[Saved entries]
━━━━

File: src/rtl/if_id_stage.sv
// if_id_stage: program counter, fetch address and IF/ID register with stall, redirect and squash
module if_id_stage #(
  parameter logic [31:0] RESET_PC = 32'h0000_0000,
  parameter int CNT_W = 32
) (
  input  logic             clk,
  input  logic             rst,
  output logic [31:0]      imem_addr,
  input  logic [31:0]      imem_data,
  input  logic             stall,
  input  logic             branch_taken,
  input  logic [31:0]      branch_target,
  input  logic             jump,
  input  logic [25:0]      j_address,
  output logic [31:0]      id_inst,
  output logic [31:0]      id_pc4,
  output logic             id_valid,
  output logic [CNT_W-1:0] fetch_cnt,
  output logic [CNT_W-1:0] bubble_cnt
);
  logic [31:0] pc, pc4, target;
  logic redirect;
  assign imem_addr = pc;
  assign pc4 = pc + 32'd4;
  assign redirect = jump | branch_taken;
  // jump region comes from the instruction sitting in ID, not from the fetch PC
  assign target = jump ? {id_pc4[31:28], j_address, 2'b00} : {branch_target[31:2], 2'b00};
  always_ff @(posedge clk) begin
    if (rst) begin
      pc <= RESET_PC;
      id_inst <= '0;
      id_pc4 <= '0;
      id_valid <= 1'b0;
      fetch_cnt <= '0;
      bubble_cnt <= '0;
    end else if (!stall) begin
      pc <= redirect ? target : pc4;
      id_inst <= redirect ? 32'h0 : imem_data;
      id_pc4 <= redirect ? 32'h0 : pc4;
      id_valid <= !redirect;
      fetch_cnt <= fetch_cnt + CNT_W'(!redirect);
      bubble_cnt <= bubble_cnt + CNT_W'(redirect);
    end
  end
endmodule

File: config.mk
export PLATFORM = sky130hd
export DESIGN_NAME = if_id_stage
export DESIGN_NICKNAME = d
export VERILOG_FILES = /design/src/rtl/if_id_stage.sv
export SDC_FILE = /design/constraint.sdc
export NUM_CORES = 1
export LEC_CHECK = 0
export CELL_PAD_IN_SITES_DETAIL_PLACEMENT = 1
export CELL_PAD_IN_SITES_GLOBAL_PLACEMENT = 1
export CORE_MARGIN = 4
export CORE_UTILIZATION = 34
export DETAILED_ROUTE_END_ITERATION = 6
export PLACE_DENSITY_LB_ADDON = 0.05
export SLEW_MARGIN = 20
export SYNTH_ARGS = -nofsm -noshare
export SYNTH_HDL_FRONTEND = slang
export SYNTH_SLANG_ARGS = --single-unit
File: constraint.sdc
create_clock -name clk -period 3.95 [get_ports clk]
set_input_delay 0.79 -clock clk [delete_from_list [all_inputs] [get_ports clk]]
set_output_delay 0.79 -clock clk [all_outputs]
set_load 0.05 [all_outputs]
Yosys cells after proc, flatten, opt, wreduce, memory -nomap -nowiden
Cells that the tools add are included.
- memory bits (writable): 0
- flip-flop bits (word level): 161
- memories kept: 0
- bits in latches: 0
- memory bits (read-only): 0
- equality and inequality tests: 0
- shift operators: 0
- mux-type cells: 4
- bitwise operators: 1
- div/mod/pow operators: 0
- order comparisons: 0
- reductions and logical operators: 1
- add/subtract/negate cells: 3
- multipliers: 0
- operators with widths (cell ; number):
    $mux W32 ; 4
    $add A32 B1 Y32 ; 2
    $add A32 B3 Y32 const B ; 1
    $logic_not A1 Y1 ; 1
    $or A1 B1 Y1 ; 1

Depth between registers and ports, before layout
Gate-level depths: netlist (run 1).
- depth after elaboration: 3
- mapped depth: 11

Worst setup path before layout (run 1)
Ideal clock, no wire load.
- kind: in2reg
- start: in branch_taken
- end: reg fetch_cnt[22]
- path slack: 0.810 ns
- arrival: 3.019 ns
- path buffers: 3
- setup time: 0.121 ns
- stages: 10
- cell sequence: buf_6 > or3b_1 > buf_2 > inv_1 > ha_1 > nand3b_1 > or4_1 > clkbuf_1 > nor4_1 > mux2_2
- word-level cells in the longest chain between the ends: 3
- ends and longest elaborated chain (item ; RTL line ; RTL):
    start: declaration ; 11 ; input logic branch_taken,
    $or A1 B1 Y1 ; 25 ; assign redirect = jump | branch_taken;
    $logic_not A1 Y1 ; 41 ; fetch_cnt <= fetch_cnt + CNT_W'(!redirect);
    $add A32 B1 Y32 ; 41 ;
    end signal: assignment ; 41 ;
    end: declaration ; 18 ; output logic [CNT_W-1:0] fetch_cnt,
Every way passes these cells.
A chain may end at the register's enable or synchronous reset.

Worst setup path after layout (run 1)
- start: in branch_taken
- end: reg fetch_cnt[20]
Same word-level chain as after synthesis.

━━━━

_PROBLEM TO SOLVE_.
Repeat each record word for word.

_COMPLETED TASK_.
File: src/rtl/if_id_stage.sv
// if_id_stage: program counter, fetch address and IF/ID register with stall, redirect and squash
module if_id_stage #(
  parameter logic [31:0] RESET_PC = 32'h0000_0000,
  parameter int CNT_W = 32
) (
  input  logic             clk,
  input  logic             rst,
  output logic [31:0]      imem_addr,
  input  logic [31:0]      imem_data,
  input  logic             stall,
  input  logic             branch_taken,
  input  logic [31:0]      branch_target,
  input  logic             jump,
  input  logic [25:0]      j_address,
  output logic [31:0]      id_inst,
  output logic [31:0]      id_pc4,
  output logic             id_valid,
  output logic [CNT_W-1:0] fetch_cnt,
  output logic [CNT_W-1:0] bubble_cnt
);
  logic [31:0] pc, pc4, target;
  logic redirect;
  assign imem_addr = pc;
  assign pc4 = pc + 32'd4;
  assign redirect = jump | branch_taken;
  // jump region comes from the instruction sitting in ID, not from the fetch PC
  assign target = jump ? {id_pc4[31:28], j_address, 2'b00} : {branch_target[31:2], 2'b00};
  always_ff @(posedge clk) begin
    if (rst) begin
      pc <= RESET_PC;
      id_inst <= '0;
      id_pc4 <= '0;
      id_valid <= 1'b0;
      fetch_cnt <= '0;
      bubble_cnt <= '0;
    end else if (!stall) begin
      pc <= redirect ? target : pc4;
      id_inst <= redirect ? 32'h0 : imem_data;
      id_pc4 <= redirect ? 32'h0 : pc4;
      id_valid <= !redirect;
      fetch_cnt <= fetch_cnt + CNT_W'(!redirect);
      bubble_cnt <= bubble_cnt + CNT_W'(redirect);
    end
  end
endmodule

File: config.mk
export PLATFORM = sky130hd
export DESIGN_NAME = if_id_stage
export DESIGN_NICKNAME = d
export VERILOG_FILES = /design/src/rtl/if_id_stage.sv
export SDC_FILE = /design/constraint.sdc
export NUM_CORES = 1
export LEC_CHECK = 0
export CELL_PAD_IN_SITES_DETAIL_PLACEMENT = 1
export CELL_PAD_IN_SITES_GLOBAL_PLACEMENT = 1
export CORE_MARGIN = 4
export CORE_UTILIZATION = 34
export DETAILED_ROUTE_END_ITERATION = 6
export PLACE_DENSITY_LB_ADDON = 0.05
export SLEW_MARGIN = 20
export SYNTH_ARGS = -nofsm -noshare
export SYNTH_HDL_FRONTEND = slang
export SYNTH_SLANG_ARGS = --single-unit
File: constraint.sdc
create_clock -name clk -period 3.95 [get_ports clk]
set_input_delay 0.79 -clock clk [delete_from_list [all_inputs] [get_ports clk]]
set_output_delay 0.79 -clock clk [all_outputs]
set_load 0.05 [all_outputs]
Yosys cells after proc, flatten, opt, wreduce, memory -nomap -nowiden
Cells that the tools add are included.
- memory bits (writable): 0
- flip-flop bits (word level): 161
- memories kept: 0
- bits in latches: 0
- memory bits (read-only): 0
- equality and inequality tests: 0
- shift operators: 0
- mux-type cells: 4
- bitwise operators: 1
- div/mod/pow operators: 0
- order comparisons: 0
- reductions and logical operators: 1
- add/subtract/negate cells: 3
- multipliers: 0
- operators with widths (cell ; number):
    $mux W32 ; 4
    $add A32 B1 Y32 ; 2
    $add A32 B3 Y32 const B ; 1
    $logic_not A1 Y1 ; 1
    $or A1 B1 Y1 ; 1

Depth between registers and ports, before layout
Gate-level depths: netlist (run 1).
- depth after elaboration: 3
- mapped depth: 11

Worst setup path before layout (run 1)
Ideal clock, no wire load.
- kind: in2reg
- start: in branch_taken
- end: reg fetch_cnt[22]
- path slack: 0.810 ns
- arrival: 3.019 ns
- path buffers: 3
- setup time: 0.121 ns
- stages: 10
- cell sequence: buf_6 > or3b_1 > buf_2 > inv_1 > ha_1 > nand3b_1 > or4_1 > clkbuf_1 > nor4_1 > mux2_2
- word-level cells in the longest chain between the ends: 3
- ends and longest elaborated chain (item ; RTL line ; RTL):
    start: declaration ; 11 ; input logic branch_taken,
    $or A1 B1 Y1 ; 25 ; assign redirect = jump | branch_taken;
    $logic_not A1 Y1 ; 41 ; fetch_cnt <= fetch_cnt + CNT_W'(!redirect);
    $add A32 B1 Y32 ; 41 ;
    end signal: assignment ; 41 ;
    end: declaration ; 18 ; output logic [CNT_W-1:0] fetch_cnt,
Every way passes these cells.
A chain may end at the register's enable or synchronous reset.

Worst setup path after layout (run 1)
- start: in branch_taken
- end: reg fetch_cnt[20]
Same word-level chain as after synthesis.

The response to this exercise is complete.